:: About this task ::
Check each line of the material, and show the ones that include the word "IDLE".

:: Exercise input ::

--- src/rtl/vec_lsu.sv ---
// Per-thread load/store unit: scalar access or masked vector gather/scatter/strided access
// over a single-beat valid/ready memory port. Optional WAITING watchdog: define LSU_TIMEOUT_EN.
module vec_lsu #(
  parameter int VECTOR_SIZE    = 4,
  parameter int DATA_BITS      = 8,
  parameter int ADDR_BITS      = 8,
  parameter int TIMEOUT_CYCLES = 255
) (
  input  logic                             clk,
  input  logic                             reset,
  input  logic                             enable,
  input  logic [2:0]                       core_state,
  input  logic                             decoded_mem_read_enable,
  input  logic                             decoded_mem_write_enable,
  input  logic                             decoded_vector_mux,
  input  logic                             decoded_stride_mode,
  input  logic [ADDR_BITS-1:0]             rs,
  input  logic [DATA_BITS-1:0]             rt,
  input  logic [ADDR_BITS-1:0]             stride,
  input  logic [VECTOR_SIZE-1:0]           lane_mask,
  input  logic [VECTOR_SIZE*ADDR_BITS-1:0] v_rs,
  input  logic [VECTOR_SIZE*DATA_BITS-1:0] v_rt,
  output logic                             mem_read_valid,
  output logic [ADDR_BITS-1:0]             mem_read_address,
  input  logic                             mem_read_ready,
  input  logic [DATA_BITS-1:0]             mem_read_data,
  output logic                             mem_write_valid,
  output logic [ADDR_BITS-1:0]             mem_write_address,
  output logic [DATA_BITS-1:0]             mem_write_data,
  input  logic                             mem_write_ready,
  output logic [2:0]                       lsu_state,
  output logic [DATA_BITS-1:0]             lsu_out,
  output logic [VECTOR_SIZE*DATA_BITS-1:0] v_lsu_out,
  output logic                             lsu_error
);

  localparam int LANE_W = $clog2(VECTOR_SIZE);
  localparam int PTR_W  = LANE_W + 1;
  localparam logic [2:0] CORE_REQUEST = 3'b011;
  localparam logic [2:0] CORE_UPDATE  = 3'b110;

  typedef enum logic [2:0] {
    IDLE       = 3'd0,
    REQUESTING = 3'd1,
    WAITING    = 3'd2,
    ADDR_ADD   = 3'd3,
    DONE       = 3'd4
  } state_e;

  state_e                         state_q;
  logic                           is_read_q;
  logic                           is_vec_q;
  logic                           stride_mode_q;
  logic [ADDR_BITS-1:0]           rs_q;
  logic [DATA_BITS-1:0]           rt_q;
  logic [ADDR_BITS-1:0]           stride_q;
  logic [VECTOR_SIZE-1:0]         mask_q;
  logic [VECTOR_SIZE*ADDR_BITS-1:0] v_rs_q;
  logic [VECTOR_SIZE*DATA_BITS-1:0] v_rt_q;
  logic [PTR_W-1:0]               ptr_q;
  logic                           rd_valid_q;
  logic [ADDR_BITS-1:0]           rd_addr_q;
  logic                           wr_valid_q;
  logic [ADDR_BITS-1:0]           wr_addr_q;
  logic [DATA_BITS-1:0]           wr_data_q;
  logic [DATA_BITS-1:0]           lsu_out_q;
  logic [VECTOR_SIZE*DATA_BITS-1:0] v_lsu_out_q;

  logic [LANE_W-1:0]              lane_s;
  logic [ADDR_BITS-1:0]           lane_addr_d;
  logic [DATA_BITS-1:0]           lane_wdata_d;
  logic [PTR_W-1:0]               next_ptr_d;
  logic                           ready_s;

`ifdef LSU_TIMEOUT_EN
  localparam int TO_W = $clog2(TIMEOUT_CYCLES + 1);
  logic [TO_W-1:0] to_cnt_q;
  logic            lsu_error_q;
`else
  logic unused_timeout_s;
  assign unused_timeout_s = (TIMEOUT_CYCLES != 0);
`endif

  // Lowest enabled lane at or above 'from'; VECTOR_SIZE when none remains.
  function automatic logic [PTR_W-1:0] next_lane(input logic [VECTOR_SIZE-1:0] m,
                                                 input logic [PTR_W-1:0] from);
    logic [PTR_W-1:0] r;
    r = PTR_W'(VECTOR_SIZE);
    for (int i = VECTOR_SIZE - 1; i >= 0; i--) begin
      if (m[i] && (PTR_W'(i) >= from)) r = PTR_W'(i);
    end
    return r;
  endfunction

  // Current-lane address/data, next enabled lane and qualified handshake.
  always_comb begin
    lane_s       = ptr_q[LANE_W-1:0];
    lane_addr_d  = stride_mode_q ? (rs_q + stride_q * ADDR_BITS'(ptr_q))
                                 : v_rs_q[lane_s*ADDR_BITS +: ADDR_BITS];
    lane_wdata_d = v_rt_q[lane_s*DATA_BITS +: DATA_BITS];
    next_ptr_d   = next_lane(mask_q, ptr_q + PTR_W'(1));
    ready_s      = is_read_q ? (mem_read_ready && rd_valid_q)
                             : (mem_write_ready && wr_valid_q);
  end

  // Sequencer with registered memory-port and result outputs.
  always_ff @(posedge clk or posedge reset) begin
    if (reset) begin
      state_q       <= IDLE;
      is_read_q     <= 1'b0;
      is_vec_q      <= 1'b0;
      stride_mode_q <= 1'b0;
      rs_q          <= ADDR_BITS'(0);
      rt_q          <= DATA_BITS'(0);
      stride_q      <= ADDR_BITS'(0);
      mask_q        <= VECTOR_SIZE'(0);
      v_rs_q        <= (VECTOR_SIZE*ADDR_BITS)'(0);
      v_rt_q        <= (VECTOR_SIZE*DATA_BITS)'(0);
      ptr_q         <= PTR_W'(0);
      rd_valid_q    <= 1'b0;
      rd_addr_q     <= ADDR_BITS'(0);
      wr_valid_q    <= 1'b0;
      wr_addr_q     <= ADDR_BITS'(0);
      wr_data_q     <= DATA_BITS'(0);
      lsu_out_q     <= DATA_BITS'(0);
      v_lsu_out_q   <= (VECTOR_SIZE*DATA_BITS)'(0);
`ifdef LSU_TIMEOUT_EN
      to_cnt_q      <= TO_W'(0);
      lsu_error_q   <= 1'b0;
`endif
    end else if (enable) begin
      case (state_q)
        IDLE: begin
          if ((core_state == CORE_REQUEST) &&
              (decoded_mem_read_enable || decoded_mem_write_enable)) begin
            is_read_q     <= decoded_mem_read_enable;
            is_vec_q      <= decoded_vector_mux;
            stride_mode_q <= decoded_stride_mode;
            rs_q          <= rs;
            rt_q          <= rt;
            stride_q      <= stride;
            mask_q        <= lane_mask;
            v_rs_q        <= v_rs;
            v_rt_q        <= v_rt;
            ptr_q         <= next_lane(lane_mask, PTR_W'(0));
            state_q       <= REQUESTING;
          end else begin
            state_q <= IDLE;
          end
        end
        REQUESTING: begin
          if (is_vec_q && (mask_q == VECTOR_SIZE'(0))) begin
            state_q <= DONE;
          end else begin
            if (is_read_q) begin
              rd_valid_q <= 1'b1;
              rd_addr_q  <= is_vec_q ? lane_addr_d : rs_q;
            end else begin
              wr_valid_q <= 1'b1;
              wr_addr_q  <= is_vec_q ? lane_addr_d : rs_q;
              wr_data_q  <= is_vec_q ? lane_wdata_d : rt_q;
            end
`ifdef LSU_TIMEOUT_EN
            to_cnt_q <= TO_W'(0);
`endif
            state_q <= WAITING;
          end
        end
        WAITING: begin
          if (ready_s) begin
            rd_valid_q <= 1'b0;
            wr_valid_q <= 1'b0;
            if (is_read_q && is_vec_q) begin
              v_lsu_out_q[lane_s*DATA_BITS +: DATA_BITS] <= mem_read_data;
            end else if (is_read_q) begin
              lsu_out_q <= mem_read_data;
            end else begin
              lsu_out_q <= lsu_out_q;
            end
            state_q <= is_vec_q ? ADDR_ADD : DONE;
`ifdef LSU_TIMEOUT_EN
          end else if (to_cnt_q == TO_W'(TIMEOUT_CYCLES - 1)) begin
            // Watchdog abort: remaining lanes are abandoned.
            rd_valid_q  <= 1'b0;
            wr_valid_q  <= 1'b0;
            lsu_error_q <= 1'b1;
            state_q     <= DONE;
          end else begin
            to_cnt_q <= to_cnt_q + TO_W'(1);
`else
          end else begin
            state_q <= WAITING;
`endif
          end
        end
        ADDR_ADD: begin
          ptr_q   <= next_ptr_d;
          state_q <= (next_ptr_d == PTR_W'(VECTOR_SIZE)) ? DONE : REQUESTING;
        end
        DONE: begin
          if (core_state == CORE_UPDATE) begin
            state_q <= IDLE;
`ifdef LSU_TIMEOUT_EN
            lsu_error_q <= 1'b0;
`endif
          end else begin
            state_q <= DONE;
          end
        end
        default: begin
          state_q    <= IDLE;
          rd_valid_q <= 1'b0;
          wr_valid_q <= 1'b0;
        end
      endcase
    end
  end

  assign mem_read_valid    = rd_valid_q;
  assign mem_read_address  = rd_addr_q;
  assign mem_write_valid   = wr_valid_q;
  assign mem_write_address = wr_addr_q;
  assign mem_write_data    = wr_data_q;
  assign lsu_state         = state_q;
  assign lsu_out           = lsu_out_q;
  assign v_lsu_out         = v_lsu_out_q;
`ifdef LSU_TIMEOUT_EN
  assign lsu_error         = lsu_error_q;
`else
  assign lsu_error         = 1'b0;
`endif

endmodule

:: Your solution ::
    IDLE       = 3'd0,
      state_q       <= IDLE;
        IDLE: begin
            state_q <= IDLE;
            state_q <= IDLE;
          state_q    <= IDLE;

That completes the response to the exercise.